I teach several classes and camps for kids ages 8-14 using Mindstorms EV3/NXT. I teach small classes (about 8-12 students) with two kids, one robot, and one computer. We usually start out with the basics: robot parts, terminology, intro to the programming workspace, and basic robot movements. From there I start them on a series of maze-based challenges.

I have had several different mazes over the years, there are two that work the best for me and my students. Version 1 is made with foam core, duct tape, and decorations:

ev3-robot-maze-version-1a
Version 1a: Maze

The side walls are cut from foam core and the hinges are duct tape. Using foam core and duct tape allows the maze structure to be foldable and very lightweight, which is great for travel and storage.

You can make it as large or small as you need – just make sure you have enough space for the robot to travel and turn without hitting the walls (~15 inches wide for the LEGO Education Robot Educator Model), and that the walls are high enough (~12 inches) for a ultrasonic sensor to detect it.

To secure the maze walls, I position one side against my room’s wall, and/or use masking tape to secure it to the ground. As you can see from the condition of the maze, it has been used many, many times. The design also allows for bending it into other shapes like a corral. I use this sometimes with the ultrasonic sensor for other lessons.

ev3-robot-maze-1b
Version 1b: Unfold the maze to make a corral for other challenges

Version 2 was created using LEGO 2×4 bricks:

ev3-robot-maze-version-2
Version 2: Student built design

We started by planning a basic shape that would allow enough space for the robots to travel and turn. Then the students built it. In this example you can see how we added various colored lines for sensors. Students love creating their own designs, but remember to allow extra time for building.

Programming the maze

Here are some suggestions for programming the maze challenge starting with basic moves, leading into an exploration of sensors.

Move blocks – Students can solve the maze using basic move blocks to go forward and turn using rotations/degrees. Eventually they learn the perfect steering and duration numbers for a 90-degree turn for their robot design. Once they understand that then it’s only a matter of figuring out the different distances between turns.

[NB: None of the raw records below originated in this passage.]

`config.mk`:
```
export PLATFORM = sky130hd
export DESIGN_NAME = cia_cell
export DESIGN_NICKNAME = d
export VERILOG_FILES = /design/src/hw/rtl/assert_macros.svh /design/src/hw/rtl/cia_pkg.sv /design/src/hw/rtl/cia_cell.sv
export SDC_FILE = /design/constraint.sdc
export NUM_CORES = 1
export LEC_CHECK = 0
export BUFFER_PORTS_ARGS = -buffer_cell sky130_fd_sc_hd__buf_4
export CORE_MARGIN = 3
export CORE_UTILIZATION = 35
export CTS_CLUSTER_DIAMETER = 100
export CTS_CLUSTER_SIZE = 16
export DETAILED_ROUTE_END_ITERATION = 10
export PLACE_DENSITY = 0.64
export REMOVE_ABC_BUFFERS = 1
export SLEW_MARGIN = 20
export SYNTH_ARGS = -nofsm -noshare
export SYNTH_HDL_FRONTEND = slang
export SYNTH_SLANG_ARGS = --single-unit
export TNS_END_PERCENT = 1
```
`constraint.sdc`:
```
create_clock -name clk -period 9.6 [get_ports clk]
set_input_delay 0.48 -clock clk [delete_from_list [all_inputs] [get_ports clk]]
set_output_delay 0.48 -clock clk [all_outputs]
set_load 0.01 [all_outputs]
```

They will learn about the challenge of consistency and that frustration and failure is part of the process. For example:

  • They need to have a consistent starting position (use tape and marks)
  • They need to be able to start the program without moving the robot (suggest adding a 0.5 second wait block at the beginning of the program)
  • Reduced speed is better
  • Some turns are more accurate than others (another lesson)
  • The robot will flip or go off course if the wheels get too close to the wall.

So many good lessons!

Sensors: Ultrasonic – They can use the “wait for distance” (using ultrasonic sensor) to drive forward until it comes within a certain distance (inches or centimeters) from the wall, and then turn. They will have to figure out what that distance will give the robot enough space to turn and not run into the wall.

Sensors: Touch – If your walls are stable enough, they could use the touch sensor to navigate through the maze. The challenge will be for them to figure out how to turn if your robot is touching the wall and whether “pushed” or “push/release” mode works best.

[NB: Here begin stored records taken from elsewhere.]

[src/hdl/mibp_pkg.sv]
// ----------------------------------------------------------------------------
// mibp_pkg
// Shared types and constants for the masked-index bimodal predictor.
// ----------------------------------------------------------------------------
`default_nettype none

package mibp_pkg;

    localparam int ADDR_W      = 32;  // branch address bits used for the index
    localparam int CFG_DATA_W  = 32;  // widest configuration register
    localparam int CFG_INDEX_W = 1;
    localparam int STATES_W    = 5;   // counter_states register width
    localparam int OUT_IDX_W   = 10;  // table_index field width on the result
    localparam int IN_TDATA_W  = 40;  // address + outcome, padded to bytes
    localparam int OUT_TDATA_W = 16;  // prediction, mispredict, index, padded

    localparam logic [ADDR_W-1:0]   MASK_RESET   = 32'h0000_000F;
    localparam logic [STATES_W-1:0] STATES_RESET = 5'd2;

    typedef enum logic [CFG_INDEX_W-1:0] {
        REG_INDEX_MASK     = 1'b0,
        REG_COUNTER_STATES = 1'b1
    } t_reg_index;

    typedef enum logic {
        ST_CLEAR = 1'b0,
        ST_RUN   = 1'b1
    } t_state;

endpackage : mibp_pkg

`default_nettype wire

[src/hdl/mibp_gather.sv]
// ----------------------------------------------------------------------------
// mibp_gather
// Parallel bit extract of the masked address bits into a packed table index.
// ----------------------------------------------------------------------------
`default_nettype none

module mibp_gather
    import mibp_pkg::*;
#(
    parameter int INDEX_BITS = 10
) (
    input  wire logic                  i_clk,
    input  wire logic                  i_rst_n,
    input  wire logic                  i_mask_we,
    input  wire logic [ADDR_W-1:0]     i_mask,
    input  wire logic [ADDR_W-1:0]     i_addr,
    output logic      [INDEX_BITS-1:0] o_index
);

    // One row per index bit: which address bit lands there.
    typedef logic [INDEX_BITS-1:0][ADDR_W-1:0] t_sel;

    // Each selected bit goes to the position given by the count of
    // selected bits below it; positions past the index width drop out.
    function automatic t_sel sel_matrix(input logic [ADDR_W-1:0] m);
        t_sel s;
        int   cnt;
        s = '0;
        for (int b = 0; b < ADDR_W; b++) begin
            cnt = $countones(m & ~({ADDR_W{1'b1}} << b));
            for (int j = 0; j < INDEX_BITS; j++) begin
                s[j][b] = m[b] && (cnt == j);
            end
        end
        return s;
    endfunction

    t_sel r_sel;

    always_ff @(posedge i_clk) begin
        if (!i_rst_n) begin
            r_sel <= sel_matrix(MASK_RESET);
        end else if (i_mask_we) begin
            r_sel <= sel_matrix(i_mask);
        end
    end

    always_comb begin
        for (int j = 0; j < INDEX_BITS; j++) begin
            o_index[j] = |(i_addr & r_sel[j]);
        end
    end

endmodule : mibp_gather

`default_nettype wire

Sensors: Light/color facing down – You can add colored or white/black tape to the maze flooring so they can use the “wait for light/color” mode. As you can see in the pictures above, I always place the tape lines at the inside corners of the maze instead of in the middle space. This forces them to have to think about where to turn in relation to where the line is and where they have space to turn. It means that they will have to move forward a bit past the line and then make the turn. You can use more than one color of line so they have to figure out how to add more than one color and, for example, play with the loop interrupt feature to end the program.

Sensors: Light/color facing forward – A few of my students have attempted to use the light/color sensor to sense the walls with much success. Perhaps you could add some color to the walls and create something fun.

Line following – You could add a line that will travel all the way or partially through the maze to teach line following. Again you can challenge them to stop exactly in the middle point using the loop interrupt feature to control how long to follow the line.

Wall following – They can use the ultrasonic sensor to follow along the wall (right or left) to navigate the maze.

Gyro sensor – Have your students experiment with the gyro to figure out how to calculate a perfect 90-degree turn. The gyro sensor has some challenges and they will have to use a “gyro reset” block to zero out the counter. Search for information related to “gyro sensor calibration/reset.”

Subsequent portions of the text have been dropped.